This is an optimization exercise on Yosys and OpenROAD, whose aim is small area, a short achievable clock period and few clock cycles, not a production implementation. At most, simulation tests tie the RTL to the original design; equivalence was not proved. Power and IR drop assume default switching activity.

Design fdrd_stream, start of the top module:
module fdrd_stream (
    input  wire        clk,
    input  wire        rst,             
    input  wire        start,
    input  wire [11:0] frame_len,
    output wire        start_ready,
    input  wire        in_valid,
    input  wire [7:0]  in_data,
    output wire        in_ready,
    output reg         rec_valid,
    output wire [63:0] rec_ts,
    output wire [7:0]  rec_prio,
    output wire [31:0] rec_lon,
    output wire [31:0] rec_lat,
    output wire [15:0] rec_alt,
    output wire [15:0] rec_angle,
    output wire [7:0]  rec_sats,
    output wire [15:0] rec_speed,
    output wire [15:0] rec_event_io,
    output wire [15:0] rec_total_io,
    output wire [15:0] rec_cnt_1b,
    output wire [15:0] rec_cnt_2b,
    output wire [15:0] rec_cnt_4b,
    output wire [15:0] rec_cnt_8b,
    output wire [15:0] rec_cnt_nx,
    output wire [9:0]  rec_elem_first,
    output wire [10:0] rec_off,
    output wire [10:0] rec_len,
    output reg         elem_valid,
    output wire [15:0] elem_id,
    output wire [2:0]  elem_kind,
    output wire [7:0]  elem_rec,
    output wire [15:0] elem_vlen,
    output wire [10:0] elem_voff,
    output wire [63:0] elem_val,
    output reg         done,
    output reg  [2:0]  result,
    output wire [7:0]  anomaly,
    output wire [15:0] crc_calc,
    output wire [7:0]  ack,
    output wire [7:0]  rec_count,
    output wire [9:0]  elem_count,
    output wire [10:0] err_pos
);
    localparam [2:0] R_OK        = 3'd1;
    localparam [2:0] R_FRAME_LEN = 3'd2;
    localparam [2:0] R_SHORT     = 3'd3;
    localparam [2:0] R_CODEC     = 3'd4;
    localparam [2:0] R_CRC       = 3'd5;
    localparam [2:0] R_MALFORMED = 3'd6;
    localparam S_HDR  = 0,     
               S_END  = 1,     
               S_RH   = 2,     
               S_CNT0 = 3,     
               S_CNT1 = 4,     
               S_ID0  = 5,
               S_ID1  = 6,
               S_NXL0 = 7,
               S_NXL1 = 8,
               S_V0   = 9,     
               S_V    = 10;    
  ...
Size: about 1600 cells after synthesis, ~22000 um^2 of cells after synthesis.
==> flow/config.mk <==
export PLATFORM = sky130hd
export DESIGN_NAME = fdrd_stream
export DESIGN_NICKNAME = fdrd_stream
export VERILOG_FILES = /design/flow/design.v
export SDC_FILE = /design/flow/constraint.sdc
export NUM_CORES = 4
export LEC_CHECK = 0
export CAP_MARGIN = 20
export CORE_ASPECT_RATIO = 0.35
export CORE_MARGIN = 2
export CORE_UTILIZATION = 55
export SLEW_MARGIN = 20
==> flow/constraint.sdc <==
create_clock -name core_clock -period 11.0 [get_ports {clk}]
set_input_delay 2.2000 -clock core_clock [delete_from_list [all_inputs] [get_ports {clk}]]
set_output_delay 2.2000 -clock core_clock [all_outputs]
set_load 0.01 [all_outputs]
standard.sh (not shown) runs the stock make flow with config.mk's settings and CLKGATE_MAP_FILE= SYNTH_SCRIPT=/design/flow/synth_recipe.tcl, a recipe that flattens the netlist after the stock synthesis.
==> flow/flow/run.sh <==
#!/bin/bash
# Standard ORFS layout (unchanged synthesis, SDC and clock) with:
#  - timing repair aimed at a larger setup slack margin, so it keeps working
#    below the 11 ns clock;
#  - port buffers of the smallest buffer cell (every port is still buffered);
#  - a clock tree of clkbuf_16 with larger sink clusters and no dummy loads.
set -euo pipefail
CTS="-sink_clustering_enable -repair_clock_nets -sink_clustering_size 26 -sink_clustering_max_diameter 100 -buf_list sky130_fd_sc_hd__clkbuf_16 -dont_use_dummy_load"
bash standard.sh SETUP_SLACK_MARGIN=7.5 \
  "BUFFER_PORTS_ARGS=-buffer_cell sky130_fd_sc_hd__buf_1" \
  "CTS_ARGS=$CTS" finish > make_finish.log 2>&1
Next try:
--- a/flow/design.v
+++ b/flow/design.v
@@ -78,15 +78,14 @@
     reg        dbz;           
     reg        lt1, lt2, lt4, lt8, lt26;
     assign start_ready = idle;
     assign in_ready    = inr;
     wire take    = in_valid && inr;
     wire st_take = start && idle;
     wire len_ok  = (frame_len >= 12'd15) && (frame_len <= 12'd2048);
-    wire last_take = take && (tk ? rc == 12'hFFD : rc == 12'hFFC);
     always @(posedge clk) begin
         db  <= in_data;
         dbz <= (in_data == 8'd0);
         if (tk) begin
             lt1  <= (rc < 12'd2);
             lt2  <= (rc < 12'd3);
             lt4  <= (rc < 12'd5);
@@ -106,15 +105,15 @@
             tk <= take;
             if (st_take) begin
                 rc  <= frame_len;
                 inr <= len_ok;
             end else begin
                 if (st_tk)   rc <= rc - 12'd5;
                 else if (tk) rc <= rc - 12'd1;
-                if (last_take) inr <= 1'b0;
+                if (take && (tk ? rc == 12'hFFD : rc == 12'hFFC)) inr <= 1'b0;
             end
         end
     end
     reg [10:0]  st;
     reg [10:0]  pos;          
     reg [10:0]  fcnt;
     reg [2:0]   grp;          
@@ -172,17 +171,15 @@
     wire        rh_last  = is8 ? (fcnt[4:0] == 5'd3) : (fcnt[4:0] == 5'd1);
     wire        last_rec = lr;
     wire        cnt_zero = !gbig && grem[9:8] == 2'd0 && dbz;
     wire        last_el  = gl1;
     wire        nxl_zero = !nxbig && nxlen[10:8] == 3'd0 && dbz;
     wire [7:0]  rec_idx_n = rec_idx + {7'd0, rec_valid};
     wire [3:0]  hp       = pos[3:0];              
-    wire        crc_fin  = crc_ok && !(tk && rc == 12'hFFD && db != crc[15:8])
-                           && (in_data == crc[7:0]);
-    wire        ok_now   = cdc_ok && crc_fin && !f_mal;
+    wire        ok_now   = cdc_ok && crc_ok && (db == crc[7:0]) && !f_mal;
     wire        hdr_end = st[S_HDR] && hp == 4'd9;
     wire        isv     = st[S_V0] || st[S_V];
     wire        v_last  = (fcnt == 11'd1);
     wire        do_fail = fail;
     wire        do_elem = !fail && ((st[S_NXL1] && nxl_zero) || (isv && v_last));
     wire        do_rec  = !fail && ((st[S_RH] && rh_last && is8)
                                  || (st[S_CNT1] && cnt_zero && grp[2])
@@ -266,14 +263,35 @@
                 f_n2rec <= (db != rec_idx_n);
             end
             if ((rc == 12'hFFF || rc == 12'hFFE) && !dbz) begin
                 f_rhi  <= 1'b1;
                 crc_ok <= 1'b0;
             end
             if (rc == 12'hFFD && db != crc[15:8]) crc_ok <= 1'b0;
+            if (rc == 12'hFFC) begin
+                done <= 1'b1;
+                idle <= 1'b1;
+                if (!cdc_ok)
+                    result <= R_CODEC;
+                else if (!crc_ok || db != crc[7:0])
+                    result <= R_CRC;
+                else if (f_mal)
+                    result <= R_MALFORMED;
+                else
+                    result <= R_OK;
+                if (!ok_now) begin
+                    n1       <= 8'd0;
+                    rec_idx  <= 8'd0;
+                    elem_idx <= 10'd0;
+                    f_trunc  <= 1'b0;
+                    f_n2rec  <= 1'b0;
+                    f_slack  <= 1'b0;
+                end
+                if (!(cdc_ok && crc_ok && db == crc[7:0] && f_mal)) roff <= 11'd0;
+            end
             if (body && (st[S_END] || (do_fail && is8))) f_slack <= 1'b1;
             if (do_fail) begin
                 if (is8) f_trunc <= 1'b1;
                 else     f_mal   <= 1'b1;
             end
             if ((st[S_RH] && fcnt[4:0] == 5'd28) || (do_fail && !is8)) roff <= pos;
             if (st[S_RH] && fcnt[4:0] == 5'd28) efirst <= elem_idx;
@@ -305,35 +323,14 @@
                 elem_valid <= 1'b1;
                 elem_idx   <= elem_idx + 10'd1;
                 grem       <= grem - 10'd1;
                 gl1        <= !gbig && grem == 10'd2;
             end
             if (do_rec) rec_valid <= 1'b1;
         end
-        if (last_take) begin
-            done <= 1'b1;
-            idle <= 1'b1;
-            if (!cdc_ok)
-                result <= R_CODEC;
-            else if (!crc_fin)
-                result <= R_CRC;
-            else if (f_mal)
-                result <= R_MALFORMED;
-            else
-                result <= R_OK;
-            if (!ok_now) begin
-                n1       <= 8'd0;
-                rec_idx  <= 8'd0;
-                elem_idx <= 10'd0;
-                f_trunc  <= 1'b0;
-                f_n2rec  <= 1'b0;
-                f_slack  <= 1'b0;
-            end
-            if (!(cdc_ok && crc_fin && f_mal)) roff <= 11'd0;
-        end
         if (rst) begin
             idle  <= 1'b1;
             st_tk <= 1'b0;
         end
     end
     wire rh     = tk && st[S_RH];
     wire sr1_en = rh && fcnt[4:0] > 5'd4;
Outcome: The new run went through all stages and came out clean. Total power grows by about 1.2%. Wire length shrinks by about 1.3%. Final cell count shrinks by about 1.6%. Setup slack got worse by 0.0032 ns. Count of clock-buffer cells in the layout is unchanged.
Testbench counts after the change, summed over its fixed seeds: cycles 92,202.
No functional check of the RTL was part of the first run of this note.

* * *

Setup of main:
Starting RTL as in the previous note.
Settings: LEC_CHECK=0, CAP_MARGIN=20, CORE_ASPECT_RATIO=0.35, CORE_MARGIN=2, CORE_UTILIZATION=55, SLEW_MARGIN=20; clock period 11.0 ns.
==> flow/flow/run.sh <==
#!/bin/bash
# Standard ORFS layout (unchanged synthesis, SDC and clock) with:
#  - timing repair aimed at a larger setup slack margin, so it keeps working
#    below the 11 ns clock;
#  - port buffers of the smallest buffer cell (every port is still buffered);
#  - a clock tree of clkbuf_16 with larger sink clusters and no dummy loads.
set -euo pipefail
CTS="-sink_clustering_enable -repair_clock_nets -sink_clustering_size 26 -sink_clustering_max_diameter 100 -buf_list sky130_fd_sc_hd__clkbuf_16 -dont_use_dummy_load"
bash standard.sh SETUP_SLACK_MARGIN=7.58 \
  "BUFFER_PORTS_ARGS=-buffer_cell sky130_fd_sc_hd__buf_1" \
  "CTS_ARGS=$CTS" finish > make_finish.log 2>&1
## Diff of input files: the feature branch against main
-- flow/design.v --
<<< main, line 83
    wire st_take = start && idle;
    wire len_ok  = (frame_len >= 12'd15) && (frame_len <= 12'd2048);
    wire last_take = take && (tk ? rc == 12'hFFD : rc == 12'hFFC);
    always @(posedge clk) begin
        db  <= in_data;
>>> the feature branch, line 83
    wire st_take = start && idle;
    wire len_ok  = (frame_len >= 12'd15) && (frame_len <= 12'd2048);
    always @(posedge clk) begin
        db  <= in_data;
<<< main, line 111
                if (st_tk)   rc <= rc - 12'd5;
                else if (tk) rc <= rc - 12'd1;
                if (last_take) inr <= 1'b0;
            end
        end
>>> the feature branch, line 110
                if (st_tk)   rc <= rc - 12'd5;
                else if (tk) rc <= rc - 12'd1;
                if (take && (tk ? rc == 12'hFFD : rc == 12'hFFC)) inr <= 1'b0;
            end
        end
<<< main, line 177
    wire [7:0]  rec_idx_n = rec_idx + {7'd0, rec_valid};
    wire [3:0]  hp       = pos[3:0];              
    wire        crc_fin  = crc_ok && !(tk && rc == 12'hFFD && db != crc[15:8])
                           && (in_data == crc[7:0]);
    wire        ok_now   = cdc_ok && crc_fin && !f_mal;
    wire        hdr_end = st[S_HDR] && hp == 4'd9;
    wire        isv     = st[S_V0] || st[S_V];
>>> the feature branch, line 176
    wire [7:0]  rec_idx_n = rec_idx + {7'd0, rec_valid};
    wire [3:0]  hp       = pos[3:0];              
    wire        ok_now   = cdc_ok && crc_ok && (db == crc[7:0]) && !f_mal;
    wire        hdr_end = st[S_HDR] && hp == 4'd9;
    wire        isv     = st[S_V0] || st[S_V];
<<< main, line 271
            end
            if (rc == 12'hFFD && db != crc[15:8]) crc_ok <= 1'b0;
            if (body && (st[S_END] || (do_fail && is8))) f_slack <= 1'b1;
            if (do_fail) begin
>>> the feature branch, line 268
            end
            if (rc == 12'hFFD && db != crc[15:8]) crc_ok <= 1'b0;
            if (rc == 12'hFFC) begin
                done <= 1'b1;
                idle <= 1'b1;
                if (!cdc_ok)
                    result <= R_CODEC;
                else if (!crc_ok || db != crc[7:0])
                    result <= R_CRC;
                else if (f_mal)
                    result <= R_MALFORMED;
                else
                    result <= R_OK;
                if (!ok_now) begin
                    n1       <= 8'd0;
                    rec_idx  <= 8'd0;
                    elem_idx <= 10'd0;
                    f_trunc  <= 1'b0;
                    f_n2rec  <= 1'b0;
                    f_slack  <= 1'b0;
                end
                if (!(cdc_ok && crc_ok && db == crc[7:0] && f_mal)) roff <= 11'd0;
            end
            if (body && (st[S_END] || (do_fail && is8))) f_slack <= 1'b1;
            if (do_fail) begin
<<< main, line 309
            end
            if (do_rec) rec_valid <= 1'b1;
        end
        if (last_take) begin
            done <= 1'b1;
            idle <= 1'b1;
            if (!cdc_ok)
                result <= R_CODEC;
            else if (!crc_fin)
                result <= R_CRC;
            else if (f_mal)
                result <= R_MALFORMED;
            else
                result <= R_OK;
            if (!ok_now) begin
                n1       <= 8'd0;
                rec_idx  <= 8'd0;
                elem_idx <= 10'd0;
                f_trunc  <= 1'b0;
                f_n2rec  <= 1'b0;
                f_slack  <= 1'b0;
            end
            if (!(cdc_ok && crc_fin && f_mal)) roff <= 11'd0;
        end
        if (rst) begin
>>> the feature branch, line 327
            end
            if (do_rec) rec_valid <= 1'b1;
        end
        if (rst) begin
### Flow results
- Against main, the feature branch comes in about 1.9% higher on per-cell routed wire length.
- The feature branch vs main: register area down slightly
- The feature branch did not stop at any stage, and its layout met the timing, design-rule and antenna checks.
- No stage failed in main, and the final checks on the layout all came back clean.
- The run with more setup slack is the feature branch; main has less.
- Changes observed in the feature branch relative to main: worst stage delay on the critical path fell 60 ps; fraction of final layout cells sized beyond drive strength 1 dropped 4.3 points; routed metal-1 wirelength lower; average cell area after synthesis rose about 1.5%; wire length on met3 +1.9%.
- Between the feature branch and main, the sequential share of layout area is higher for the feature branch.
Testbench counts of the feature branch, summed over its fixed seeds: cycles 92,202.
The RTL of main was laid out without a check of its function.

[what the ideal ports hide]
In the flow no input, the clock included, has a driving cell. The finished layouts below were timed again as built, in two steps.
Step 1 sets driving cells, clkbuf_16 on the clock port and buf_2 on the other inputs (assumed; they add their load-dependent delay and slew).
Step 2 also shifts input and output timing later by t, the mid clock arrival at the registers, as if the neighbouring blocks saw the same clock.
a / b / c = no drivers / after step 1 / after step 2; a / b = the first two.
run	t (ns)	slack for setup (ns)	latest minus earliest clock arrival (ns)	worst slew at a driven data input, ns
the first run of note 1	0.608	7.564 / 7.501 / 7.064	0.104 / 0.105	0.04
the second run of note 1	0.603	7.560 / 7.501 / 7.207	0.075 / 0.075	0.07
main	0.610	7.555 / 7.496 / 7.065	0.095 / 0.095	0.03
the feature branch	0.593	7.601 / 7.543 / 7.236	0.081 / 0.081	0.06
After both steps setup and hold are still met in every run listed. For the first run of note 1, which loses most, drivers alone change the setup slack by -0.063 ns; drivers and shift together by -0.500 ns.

★ ★ ★ ★ ★

Retype exactly, and only, the lines above from the one where "Size: about 1600" occurs up to and including the one where "export VERILOG_FILES = /design/flow/design.v" occurs.

Size: about 1600 cells after synthesis, ~22000 um^2 of cells after synthesis.
==> flow/config.mk <==
export PLATFORM = sky130hd
export DESIGN_NAME = fdrd_stream
export DESIGN_NICKNAME = fdrd_stream
export VERILOG_FILES = /design/flow/design.v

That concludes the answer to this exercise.